Toccare con mano

Di Redazione

20141201artemisia

di Artemisia

faccinaGASartemisiaSul centro di Losone se ne dicono tante, ma proprio tante. Le voci di corridoio si sprecano, le esperienze dirette invece sono davvero poche.

C’è un clima di diffidenza, malcontento e paura (anche un po’ indotta, diciamocelo, e non dal detto dialettale del “babau negro”, ma dagli stronzoli bianchi), pochi giorni dopo la lamentatio pubblica di Tiziano Cavalli contro la presunta inciviltà sguaiata di alcuni asilanti e le notizie di interventi delle forze dell’ordine. Perché, cari lettori, il GAS è obiettivo, quindi il prosciutto sugli occhi non lo mette e riconosce che probabilmente non tutti gli asilanti sono personcine per bene, se non altro per una naturale fluttuazione statistica in un campionario di individui mediamente normali.

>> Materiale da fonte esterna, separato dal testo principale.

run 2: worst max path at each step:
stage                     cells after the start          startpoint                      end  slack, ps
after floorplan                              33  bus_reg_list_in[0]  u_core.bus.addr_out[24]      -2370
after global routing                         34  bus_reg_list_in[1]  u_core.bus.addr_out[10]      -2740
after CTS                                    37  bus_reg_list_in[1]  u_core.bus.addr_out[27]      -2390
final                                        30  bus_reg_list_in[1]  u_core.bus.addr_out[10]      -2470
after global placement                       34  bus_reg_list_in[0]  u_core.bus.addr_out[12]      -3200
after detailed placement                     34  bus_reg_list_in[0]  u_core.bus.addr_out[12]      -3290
**src/rtl/cpu_pkg.sv**
```systemverilog
// Shared constants and state type for the CPU front end (PC width, offset width, reset vector).
package cpu_pkg;
    localparam int          PC_W     = 32;
    localparam int          OFF_W    = 8;
    localparam logic [31:0] RESET_PC = 32'h0000_0000;
    localparam int          STAT_W   = 16;

    typedef enum logic [1:0] {
        RST_HOLD = 2'd0,
        RUN      = 2'd1,
        STALL    = 2'd2
    } pc_state_t;
endpackage

```
**src/rtl/pc_update_unit_branch_target_calc.sv**
```systemverilog
// Combinational next-PC datapath: PC+4, sign-extended word offset, branch target and taken decision.
module branch_target_calc #(
    parameter int PC_W  = 32,
    parameter int OFF_W = 8
) (
    input  logic [PC_W-1:0]  pc,
    input  logic [OFF_W-1:0] offset,
    input  logic             jump,
    input  logic             beq,
    input  logic             bne,
    input  logic             zero,
    output logic [PC_W-1:0]  pc_plus4,
    output logic [PC_W-1:0]  target,
    output logic             taken
);
    logic [PC_W-1:0] ext;

    assign pc_plus4 = pc + PC_W'(4);
    assign ext      = {{(PC_W-OFF_W){offset[OFF_W-1]}}, offset};
    // Offset counts instructions, so scale to bytes; wrap-around is intentional.
    assign target   = pc_plus4 + (ext << 2);
    assign taken    = jump | (beq & zero) | (bne & ~zero);
endmodule

```
**src/rtl/pc_update_unit.sv**
```systemverilog
// PC register with reset-hold / run / stall sequencing.
// Optional branch/stall counters are compiled in with PC_BRANCH_STATS_EN.
module pc_update_unit #(
    parameter int              PC_W     = cpu_pkg::PC_W,
    parameter int              OFF_W    = cpu_pkg::OFF_W,
    parameter logic [PC_W-1:0] RESET_PC = PC_W'(cpu_pkg::RESET_PC)
) (
    input  logic             CLK,
    input  logic             RESET,
    input  logic [OFF_W-1:0] OFFSET,
    input  logic             JUMP,
    input  logic             BEQ,
    input  logic             BNE,
    input  logic             ZERO,
    input  logic             BUSYWAIT,
    output logic [PC_W-1:0]  PC,
    output logic [PC_W-1:0]  PC_PLUS4,
    output logic             TAKEN
`ifdef PC_BRANCH_STATS_EN
   ,output logic [15:0]      BR_TAKEN_CNT,
    output logic [15:0]      STALL_CNT
`endif
);
    import cpu_pkg::*;

    pc_state_t       state, next_state;
    logic [PC_W-1:0] target, next_pc;
    logic            pc_load;

    branch_target_calc #(.PC_W(PC_W), .OFF_W(OFF_W)) u_btc (
        .pc       (PC),
        .offset   (OFFSET),
        .jump     (JUMP),
        .beq      (BEQ),
        .bne      (BNE),
        .zero     (ZERO),
        .pc_plus4 (PC_PLUS4),
        .target   (target),
        .taken    (TAKEN)
    );

    assign next_pc = TAKEN ? target : PC_PLUS4;

    always_ff @(posedge CLK or negedge RESET) begin
        if (!RESET) state <= RST_HOLD;
        else        state <= next_state;
    end

    // BUSYWAIT is ignored in RST_HOLD so RESET_PC always gets one full fetch cycle.
    always_comb begin
        next_state = state;
        case (state)
            RST_HOLD: next_state = RUN;
            RUN:      next_state = BUSYWAIT ? STALL : RUN;
            STALL:    next_state = BUSYWAIT ? STALL : RUN;
            default:  next_state = RST_HOLD;
        endcase
    end

    always_comb begin
        pc_load = 1'b0;
        case (state)
            RUN, STALL: pc_load = ~BUSYWAIT;
            default:    pc_load = 1'b0;
        endcase
    end

    always_ff @(posedge CLK or negedge RESET) begin
        if (!RESET)       PC <= RESET_PC;
        else if (pc_load) PC <= next_pc;
    end

`ifdef PC_BRANCH_STATS_EN
    always_ff @(posedge CLK or negedge RESET) begin
        if (!RESET) begin
            BR_TAKEN_CNT <= '0;
            STALL_CNT    <= '0;
        end else begin
            if (pc_load && TAKEN && BR_TAKEN_CNT != 16'hFFFF)
                BR_TAKEN_CNT <= BR_TAKEN_CNT + 16'd1;
            // Counts edges entering or remaining in STALL, not the release edge.
            if (next_state == STALL && STALL_CNT != 16'hFFFF)
                STALL_CNT <= STALL_CNT + 16'd1;
        end
    end
`endif
endmodule

```
**config.mk**
```make
export PLATFORM = sky130hd
export DESIGN_NAME = pc_update_unit
export DESIGN_NICKNAME = d
export VERILOG_FILES = /design/src/rtl/cpu_pkg.sv /design/src/rtl/pc_update_unit_branch_target_calc.sv /design/src/rtl/pc_update_unit.sv
export SDC_FILE = /design/constraint.sdc
export NUM_CORES = 1
export LEC_CHECK = 0
export BUFFER_PORTS_ARGS = -buffer_cell sky130_fd_sc_hd__clkbuf_2
export CORE_AREA = 2 2 122 124
export CTS_CLUSTER_DIAMETER = 50
export DETAILED_ROUTE_END_ITERATION = 7
export DIE_AREA = 0 0 124 126
export GPL_TIMING_DRIVEN = 0
export PLACE_DENSITY_LB_ADDON = 0.2
export SLEW_MARGIN = 20
export SYNTH_ARGS = -nofsm -noshare
export SYNTH_HDL_FRONTEND = slang
export SYNTH_HIERARCHICAL = 1
export SYNTH_SLANG_ARGS = --single-unit
```
**constraint.sdc**
```tcl
create_clock -name CLK -period 6.2 [get_ports CLK]
set_clock_uncertainty 0.2 [all_clocks]
set_input_delay 1.24 -clock CLK [delete_from_list [all_inputs] [get_ports CLK]]
set_output_delay 1.24 -clock CLK [all_outputs]
set_load 0.02 [all_outputs]
```
==> flow_summary.toml, run 1 <==
[synthesis]
synth_area_leaders = "mux2_4 (21%), dfrtp_1 (20%), ha_1 (10%)"
yosys_warnings = 6
ys_types = 57
ys_dominant_reg_cell = "dfrtp_1"
yosysSeqAreaShare = 0.202
synth_top_cell_area_share = 0.214
syn_avg_cell_area_um2 = 9.85
synth_fp_nets = 478
syn_area_mm2 = 0.00420
synthArstFlopShare = 1.00
synth_top_area_cell = "mux2_4"
synth-edff-count = 0
ys_ff_latch = 34
synthCells = 427

[sta]
setup_tns_ps = 0
slew_headroom = 0.385
period_share = 0.754
hold_viol = 0
drv_slew = 0
period_needed_ps = 4670
worst_pin_slew_ps = 922
fmax_mhz = 214
rsz0062_at_grt = "no"
setup_violations = 0

[critical_path]
path_max_fanout = 8
critPathArrivalTime_ps = 4640
worstPathRequired_ps = 6160
slowest_delay_ps = 500
crit_chain = "nand4_2 -> nor3_1 -> nand2_1 -> nor2_1 -> nand4_1 -> xnor2_1 -> ha_1 -> clkbuf_1 -> nand4_1 -> or4_1 -> o31ai_1 -> a31oi_1 -> o21ai_1 -> xor2_1 -> mux2_4 -> mux2_4"
crit_family = "simple AND/OR/NAND/NOR gates"
slowest_stage = "dfrtp_1"
path_class = "register to register"
critPathLaunchType = "register"
cp_num_buf_inv = 1
critPathCaptureType = "register"

[routing]
initialDrtViolationCount = 135
viasPerCell = 4.95
drtAntennaViolNets = 0
drc = 0
via_count = 3448
drt_pre_antenna_iters = 4
wl_um = 11600
wl_per_cell_um = 16.7

[pwr]
cellLeakagePower_nw = 2.35
p_clk_frac = 0.071
vdd_drop_max_mv = 0.156
internal_power_mw = 1.71
fin_total_pwr_mw = 3.34
power_density_mw_per_mm2 = 673
combPwrFrac = 0.771
p_switching_mw = 1.63
power_frac_seq = 0.158
p_sw_frac = 0.489

[clock_tree]
clock_sinks = 34
cts_root_buffer = "clkbuf_16"
clkLatencyLatePin_ps = 280
htree_levels = 2
clk_pin_slew_ps = 50
clockBufferDepth = 2
cts_tree = "built"
cts_resized = 0
numCtsBuffers = 5
post_cts_buffers = 0
cts-hold-fix-buffers = 0

[placed_design]
place_congestion = 0.805
place_inst = 690
hpwlAfterDp_um = 9350
portBuffers = 79

[floorplanning]
die_w_um = 124
fp.coreArea_mm2 = 0.0143
ioPinCount = 80
start_util = 0.294
die-area_mm2 = 0.0156
die_y_um = 126
rows = 44

[grt]
grt_pass1_wl_um = 18700
grt_max_degree = 35
grt_pass1_vias = 3426
antenna_found_initial = 0
grt-ovfl-total = 0
grtUsageTotal = 0.153

[cells_and_area]
layout_commonest_cell = "clkbuf_2"
fillers = 1487
layout.cells.non_filler = 697
n_antenna_cell = 0
fin_nets = 564
syn_to_final_growth_pct = 18.0
final_cell_mix = "clkbuf_2 (79), mux2_4 (60), xnor2_1 (39)"
drive_gt1_frac = 0.351

[run_status]
status = "finished, final reports clean"

[worst_hold_path]
worstHoldPathType = "register to register"

[flow_run]
maxCapViolCount = 0
-- logic make-up after synthesis --
| logic type | count (synthesis) | share of synthesized area |
|---|---|---|
| AOI/OAI and AO/OA | 89 | 0.141 |
| muxes | 64 | 0.225 |
| and+or+nand+nor | 115 | 0.148 |
| buffers and inverters | 32 | 0.0512 |
| adders and majority gates | 36 | 0.109 |
| DFF | 34 | 0.202 |
| xor gates and xnor gates | 57 | 0.123 |
-- per-layer routing --
| layer | vias up | global-route usage | wire length [um] |
|---|---|---|---|
| li1 | 1723 | - | - |
| met1 | 1675 | 0.210 | 5540 |
| met2 | 44 | 0.262 | 5740 |
| met3 | 6 | 0.0109 | 246 |
| met4 | 0 | 0.0337 | 112 |
| met5 | - | 0 | 0 |
-- stage by stage --
stage,hold slack (ps),area [um^2],utilization,worst slack [ps]
floorplan,426,4200,-,1930
global placement,351,4830,0.337,1500
detailed placement,367,4830,0.337,1490
CTS,380,4960,0.347,1460
global route,406,4960,0.347,1060
finish,377,4960,0.347,1530
-- registers in the layout, summed over array words and instances (netlist names) --
name   count
state      2
PC        32
-- path summary, 6_finish.rpt --
check                           depth (start not counted)  slack (ps)               from            endpoint
min in group asynchronous                               1         890              RESET   PC[9]$_DFFE_PN0P_
worst min-delay path                                    1         380  PC[0]$_DFFE_PN0P_   PC[0]$_DFFE_PN0P_
max in group asynchronous                               1        4330              RESET  PC[25]$_DFFE_PN0P_
worst max-delay path                                   16        1530  PC[4]$_DFFE_PN0P_  PC[30]$_DFFE_PN0P_
worst max register to register                         16        1530  PC[4]$_DFFE_PN0P_  PC[30]$_DFFE_PN0P_
worst min register to register                          1         380  PC[0]$_DFFE_PN0P_   PC[0]$_DFFE_PN0P_
-- cell usage after synthesis, types with 3 or more instances --
cell / n
dfrtp_1: 34
nand2_1: 35
a21o_1: 5
inv_1: 11
o21bai_1: 5
a211o_1: 3
o21ai_0: 14
xnor2_1: 39
nand2b_1: 3
buf_12: 3
nor2_1: 23
o21a_1: 4
mux2_4: 60
nand4_1: 10
buf_4: 7
xor2_1: 17
buf_2: 4
mux2_2: 4
o21ai_1: 5
a21oi_1: 28
nor2b_1: 3
o211ai_1: 3
and3_1: 6
a31oi_1: 3
ha_1: 35
nand3_1: 20
clkbuf_1: 5
-- power by group through the flow --
stage	Combinational (mW)	Clock, mW	Sequential, mW
2_1_floorplan	1.87	0	0.604
3_3_place_gp	2.55	0	0.525
3_5_place_dp	2.57	0	0.531
4_1_cts	2.58	0.244	0.531
5_1_grt	2.81	0.252	0.553
6_report	2.57	0.236	0.529
-- cell type report --
type | instances | area, um^2 | share of cell area
Multi-Input combinational cell | 361 | 3140 | 0.632
Clock buffer | 7 | 133 | 0.0267
Sequential cell | 34 | 851 | 0.171
Inverter | 11 | 41.3 | 0.00832
Timing Repair Buffer | 79 | 395 | 0.0797
Buffer | 21 | 174 | 0.0350
Tap cell | 184 | 230 | 0.0464
Power figures use the tool's default switching activity.
==> inputs of run 2 (changes only) <==
==> constraint.sdc (replaced) <==
create_clock -name CLK -period 3.75 [get_ports CLK]
set_clock_uncertainty 0.2 [all_clocks]
set_input_delay 0.75 -clock CLK [delete_from_list [all_inputs] [get_ports CLK]]
set_output_delay 0.75 -clock CLK [all_outputs]
set_load 0.02 [all_outputs]
==> run 2 against run 1 <==
  * The flow now finishes with violations (negative setup slack)
  * Fmax increased by 19%
  * Combinational power increased by 110%
  * Largest power group unchanged
  * Clock power increased by 92%
  * Highest routed layer unchanged
  * Critical path depth increased by 1
  * Utilization increased by 8.7 points
  * Critical path type unchanged
  * Non-clock buffer count increased by 53
  * Global-route usage increased by 0.74 points
  * Largest cell class unchanged
  * Register-to-register slack got worse by 1700 ps
==> flow_summary.toml, run 2 (same netlist as run 1, synthesis figures left out) <==
[grt]
grt-ovfl-total = 0
use_met2 = 0.267
antenna_found_initial = 0
grtUsageMet3 = 0.0172
grt_pass1_vias = 3722
grt_max_degree = 35
grt_use_met1 = 0.223
grt_pass1_wl_um = 19700
grtUsageTotal = 0.161
busiest_layer = "met2"

[critical_path]
rr_endpoint = "PC[30]$_DFFE_PN0P_"
ff2ff_path_depth = 17
critPathLaunchType = "register"
r2r_setup_slack_ps = -180
reg2reg_from = "PC[4]$_DFFE_PN0P_"
critPathArrivalTime_ps = 3890
critPathCaptureType = "register"
path_max_fanout = 4
worstPathRequired_ps = 3710
path_class = "register to register"

[routing]
drt_pre_antenna_iters = 4
via_count = 3748
wl_per_cell_um = 16.6
wl_um = 12500
initialDrtViolationCount = 135
drtAntennaViolNets = 0
viasPerCell = 4.99
drc = 0

[floorplanning]
die_y_um = 126
die_w_um = 124
start_util = 0.294
die-area_mm2 = 0.0156
fp.coreArea_mm2 = 0.0143
ioPinCount = 80
rows = 44

[cells_and_area]
layout_commonest_cell = "clkbuf_2"
largest_registers = "PC (32), state (2)"
drive_gt1_frac = 0.603
final_cell_mix = "clkbuf_2 (78), mux2_4 (61), buf_4 (58)"
fillers = 1384
n_antenna_cell = 0
regMostFlops = "PC"
largest_reg_flops = 32
multi_input_area_mm2 = 0.00387
regArea_um2 = 872
fin_nets = 617
syn_to_final_growth_pct = 47.6

[sta]
drv_slew = 0
hold_viol = 0
worst_pin_slew_ps = 943
slew_headroom = 0.371
setup_violations = 5
period_share = 1.05
fmax_mhz = 254
whs_ps = 366
setup_slack_ps = -181
setup_tns_ps = -446
rsz0062_at_grt = "yes"
period_needed_ps = 3930

[run_status]
violations = "negative setup slack"
status = "finished, violations left"

[placed_design]
place_congestion = 0.819
place_ws_ps = -488
hpwlAfterDp_um = 9410
portBuffers = 79

[pwr]
vdd_drop_max_mv = 0.308
power_density_mw_per_mm2 = 1080
cellLeakagePower_nw = 2.89

[clock_tree]
clock_sinks = 34
cts_tree = "built"
numCtsBuffers = 5
cts-hold-fix-buffers = 0
clockBufferDepth = 2
clk_pin_slew_ps = 50
cts_root_buffer = "clkbuf_16"
clkLatencyLatePin_ps = 280
htree_levels = 2

[worst_hold_path]
worstHoldPathType = "register to register"
min_to = "PC[1]$_DFFE_PN0P_"
whs_path_depth = 1
hp-start = "PC[1]$_DFFE_PN0P_"

[flow_run]
maxCapViolCount = 0
[run 2: cell types whose count changed in the layout (fill, tap and decap cells not counted), sizes merged]
cell / previous run / this run
buf: 16 / 73
clkbuf: 91 / 88
[run 2: routing by layer]
metal / vias to the layer above / part of all wire
met3: 7 / 0.040
met2: 66 / 0.51
met1: 1840 / 0.44
met4: 0 / 0.0093
met5: - / 0
li1: 1835 / -
[run 2: final cells by class]
type	count	share of cell area
buffer	19	0.0300
clock buffer	8	0.0268
inverter	11	0.00665
multi-input combinational	361	0.624
sequential	34	0.140
tap	184	0.0371
timing repair buffer	134	0.135
[run 2: worst max-delay path: stages (launching register included)]
cell     delay (ps)
dfrtp_2         380
nand4_4         160
nor4_4          270
buf_4           180
nor2b_4         140
buf_6           140
buf_12          110
nand3_4          90
xnor2_4         180
ha_4            290
nand4_1         120
or4_1           430
o31ai_2         240
a31oi_2          90
o21ai_1         170
xor2_1           90
mux2_4          260
mux2_4          250
[run 2: timing repair]
item	in CTS	in global routing
endpoints found under the setup margin	14	14
pin swaps	24	34
resized for setup	53	57
setup buffers	32	23
[run 2: worst max path at each step]
stage / start / end / slack [ps] / cells after the start
4_1_cts: PC[4]$_DFFE_PN0P_ / PC[30]$_DFFE_PN0P_ / -210 / 17
6_report: PC[4]$_DFFE_PN0P_ / PC[30]$_DFFE_PN0P_ / -180 / 17
3_3_place_gp: PC[2]$_DFFE_PN0P_ / PC[30]$_DFFE_PN0P_ / -470 / 16
5_1_grt: PC[4]$_DFFE_PN0P_ / PC[30]$_DFFE_PN0P_ / -330 / 17
3_5_place_dp: PC[2]$_DFFE_PN0P_ / PC[30]$_DFFE_PN0P_ / -490 / 16
2_1_floorplan: PC[9]$_DFFE_PN0P_ / PC[30]$_DFFE_PN0P_ / -60 / 16
[run 2: report_power, final]
part / internal, mW / switching (mW) / total, mW
Combinational: 2.71 / 2.64 / 5.35
Clock: 0.301 / 0.153 / 0.454
Sequential: 0.577 / 0.297 / 0.874
[run 2: metrics by stage]
stage / utilization / std cells / instance area, um^2 / power (mW)
2_1_floorplan: - / 427 / 4410 / 4.25
3_3_place_gp: 0.352 / 690 / 5030 / 5.24
3_5_place_dp: 0.352 / 690 / 5030 / 5.29
4_1_cts: 0.400 / 729 / 5720 / 6.24
5_1_grt: 0.434 / 751 / 6210 / 7.16
6_report: 0.434 / 751 / 6210 / 6.68
==> inputs of run 3 (changes only) <==
--- a/config.mk
+++ b/config.mk
@@ -10,7 +10,6 @@
 export CTS_CLUSTER_DIAMETER = 50
 export DETAILED_ROUTE_END_ITERATION = 7
 export DIE_AREA = 0 0 124 126
-export GPL_TIMING_DRIVEN = 0
 export PLACE_DENSITY_LB_ADDON = 0.2
 export SLEW_MARGIN = 20
 export SYNTH_ARGS = -nofsm -noshare
==> run 3 against run 2 <==
  * Register-to-register slack better by 240 ps
  * Fmax increased by 6.5%
  * Sequential share of layout area decreased by 0.11 points
  * Setup slack improved by 240 ps
  * Sequential cell count is the same
  * Clock-buffer cell count shrank 1
  * The run now ends clean
  * Global-route usage increased by 0.50 points
  * Die area stayed put
  * Combinational power increased by 6.9%
  * Critical path depth unchanged
  * Clock power shrank 8.8%
  * Final area grew 0.52%
==> flow_summary.toml, run 3 (same netlist as run 1, synthesis figures left out) <==
[clock_tree]
cts_tree = "built"
clk_pin_slew_ps = 50
numCtsBuffers = 5
clockBufferDepth = 2
clkLatencyLatePin_ps = 280
cts-hold-fix-buffers = 0
htree_levels = 2
clock_sinks = 34
cts_root_buffer = "clkbuf_16"

[sta]
drv_slew = 0
hold_viol = 0
setup_violations = 0
period_share = 0.984
setup_tns_ps = 0
fmax_mhz = 271
slew_headroom = 0.404
worst_pin_slew_ps = 894
rsz0062_at_grt = "yes"
period_needed_ps = 3690

[floorplanning]
start_util = 0.294
die-area_mm2 = 0.0156
rows = 44
die_y_um = 126
fp.coreArea_mm2 = 0.0143
ioPinCount = 80
die_w_um = 124

[cells_and_area]
fin_nets = 646
fillers = 1364
layout_commonest_cell = "buf_4"
final_cell_mix = "buf_4 (101), clkbuf_2 (79), mux2_4 (60)"
n_antenna_cell = 0
largest_registers = "PC (32), state (2)"
largest_reg_flops = 32
syn_to_final_growth_pct = 48.4
drive_gt1_frac = 0.606
regMostFlops = "PC"

[worst_hold_path]
min_to = "PC[3]$_DFFE_PN0P_"
hp-start = "PC[3]$_DFFE_PN0P_"
worstHoldPathType = "register to register"
whs_path_depth = 1

[critical_path]
critPathLaunchType = "register"
critPathArrivalTime_ps = 3650
path_class = "register to register"
rr_endpoint = "PC[29]$_DFFE_PN0P_"
path_max_fanout = 7
critPathCaptureType = "register"
reg2reg_from = "PC[3]$_DFFE_PN0P_"
ff2ff_path_depth = 17
worstPathRequired_ps = 3710
r2r_setup_slack_ps = 60

[run_status]
status = "finished, final reports clean"

[routing]
drc = 0
initialDrtViolationCount = 186
drtAntennaViolNets = 0
via_count = 3810
drt_pre_antenna_iters = 4
wl_um = 13000
viasPerCell = 4.88
wl_per_cell_um = 16.6

[grt]
grtUsageTotal = 0.166
grt-ovfl-total = 0
grt_pass1_vias = 3863
grt_pass1_wl_um = 20200
antenna_found_initial = 0
grt_max_degree = 35

[pwr]
cellLeakagePower_nw = 2.95
power_density_mw_per_mm2 = 1110
vdd_drop_max_mv = 0.280
p_switching_mw = 3.15
internal_power_mw = 3.76
p_clk_frac = 0.060
combPwrFrac = 0.828
power_frac_seq = 0.112
p_sw_frac = 0.456
fin_total_pwr_mw = 6.91

[placed_design]
place_congestion = 0.853
hpwlAfterDp_um = 10300
portBuffers = 79

[flow_run]
maxCapViolCount = 0
[run 3: cell count changes in the layout (fill, tap and decap cells not counted), sizes merged]
cell	delta
clkbuf	-2
clkinv	+1
buf	+30
[run 3: cell type report]
| cell class | instances | area (um^2) | area share |
|---|---|---|---|
| clock buffers | 7 | 143 | 0.0229 |
| well taps | 184 | 230 | 0.0369 |
| inverters | 11 | 41.3 | 0.00662 |
| flip-flops and latches | 34 | 870 | 0.139 |
| repair buffers | 182 | 1180 | 0.190 |
| multi-input cells | 361 | 3770 | 0.604 |
| clock inverters | 1 | 5.00 | 0.000802 |
[run 3: power groups by stage]
stage / registers, mW / clock network (mW) / logic (mW)
floorplan: 1.07 / 0 / 3.18
global placement: 0.769 / 0 / 5.18
detailed placement: 0.773 / 0 / 5.23
CTS: 0.770 / 0.418 / 5.38
global route: 0.802 / 0.428 / 6.16
finish: 0.772 / 0.414 / 5.72
[run 3: worst max-delay path by stage]
stage                                  from                  to  slack [ps]  cells after the start
after global routing      PC[7]$_DFFE_PN0P_  PC[29]$_DFFE_PN0P_        -110                     18
after detailed placement  PC[3]$_DFFE_PN0P_  PC[31]$_DFFE_PN0P_        -280                     15
after global placement    PC[3]$_DFFE_PN0P_  PC[31]$_DFFE_PN0P_        -240                     15
after floorplan           PC[9]$_DFFE_PN0P_  PC[30]$_DFFE_PN0P_         -60                     16
after CTS                 PC[3]$_DFFE_PN0P_  PC[30]$_DFFE_PN0P_          -8                     15
final                     PC[3]$_DFFE_PN0P_  PC[29]$_DFFE_PN0P_          60                     17
[run 3: per-layer routing]
layer	global-route usage	vias to the layer above	wire length, um
li1	-	1876	-
met1	0.226	1876	6100
met2	0.284	49	6410
met3	0.0131	9	267
met4	0.0370	0	174
met5	0	-	0
[run 3: metrics by stage]
| stage | util | hold slack [ps] | cell area, um^2 | std cells | worst slack (ps) |
|---|---|---|---|---|---|
| floorplan | - | 254 | 4410 | 427 | -59.2 |
| global placement | 0.389 | 345 | 5570 | 763 | -244 |
| detailed placement | 0.389 | 351 | 5570 | 763 | -277 |
| CTS | 0.409 | 367 | 5850 | 772 | -7.93 |
| global route | 0.436 | 399 | 6240 | 780 | -112 |
| finish | 0.436 | 383 | 6240 | 780 | 60.5 |
[run 3: worst max-delay path, cell delays in order (launching register included)]
cell      delay, ps
dfrtp_2         400
buf_4           170
ha_4            200
nand2_2         100
nor2_4          140
nand4_1         140
xnor2_2         180
ha_1            340
buf_6           150
a21oi_4         120
o21bai_1         80
a21oi_1         140
o21a_1          180
o41ai_4         110
a221oi_2        270
xnor2_1         120
mux2_4          270
mux2_4          250
[run 3: timing repair]
item / 4_1_cts / 5_1_grt
setup buffers: 1 / 8
pin swaps: 15 / 13
endpoints found under the setup margin: 14 / 15
endpoints found under the hold margin: 0 / 0
resized for setup: 22 / 52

In questo clima non proprio sereno, alcuni cittadini hanno deciso di conoscere gli altri, quelli di cui non parlano i giornali, le decine di persone per bene che, silenziosamente, sono grate dell’ospitalità. Al Centro Torre di Losone si è svolto uno degli incontri di questi volontari del neonato Gruppo accoglienza rifugiati, che attraverso le parole di Antonio Lisi a “la Regione” hanno reso nota la loro iniziativa.

Queste proposte accendono la società, arricchiscono le persone, sono piccoli passi di cui essere orgogliosi che meritano di estendersi di focolaio in focolaio fino a far splendere il Ticino di calore umano. Qualche incontro può cambiare le loro vite, nel farli sentire bene accetti, nel far loro trovare orecchie che vogliano sentire le loro storie, capire la realtà orribile che da tempo sentiamo solo attraverso le parole dei nostri nonni.

Noi cercheremo di andarci e di raccogliere anche per voi parole e storie, sorrisi e piccoli, semplici gesti che possano scaldare l’inverno nei pressi della Melezza. Per tutti coloro che abitano da quelle parti. Tutti.

Ma il nostro invito è ad andarci personalmente. Nemmeno il più grande degli scrittori può dare le sensazioni dell’esperienza. Figuriamoci noi.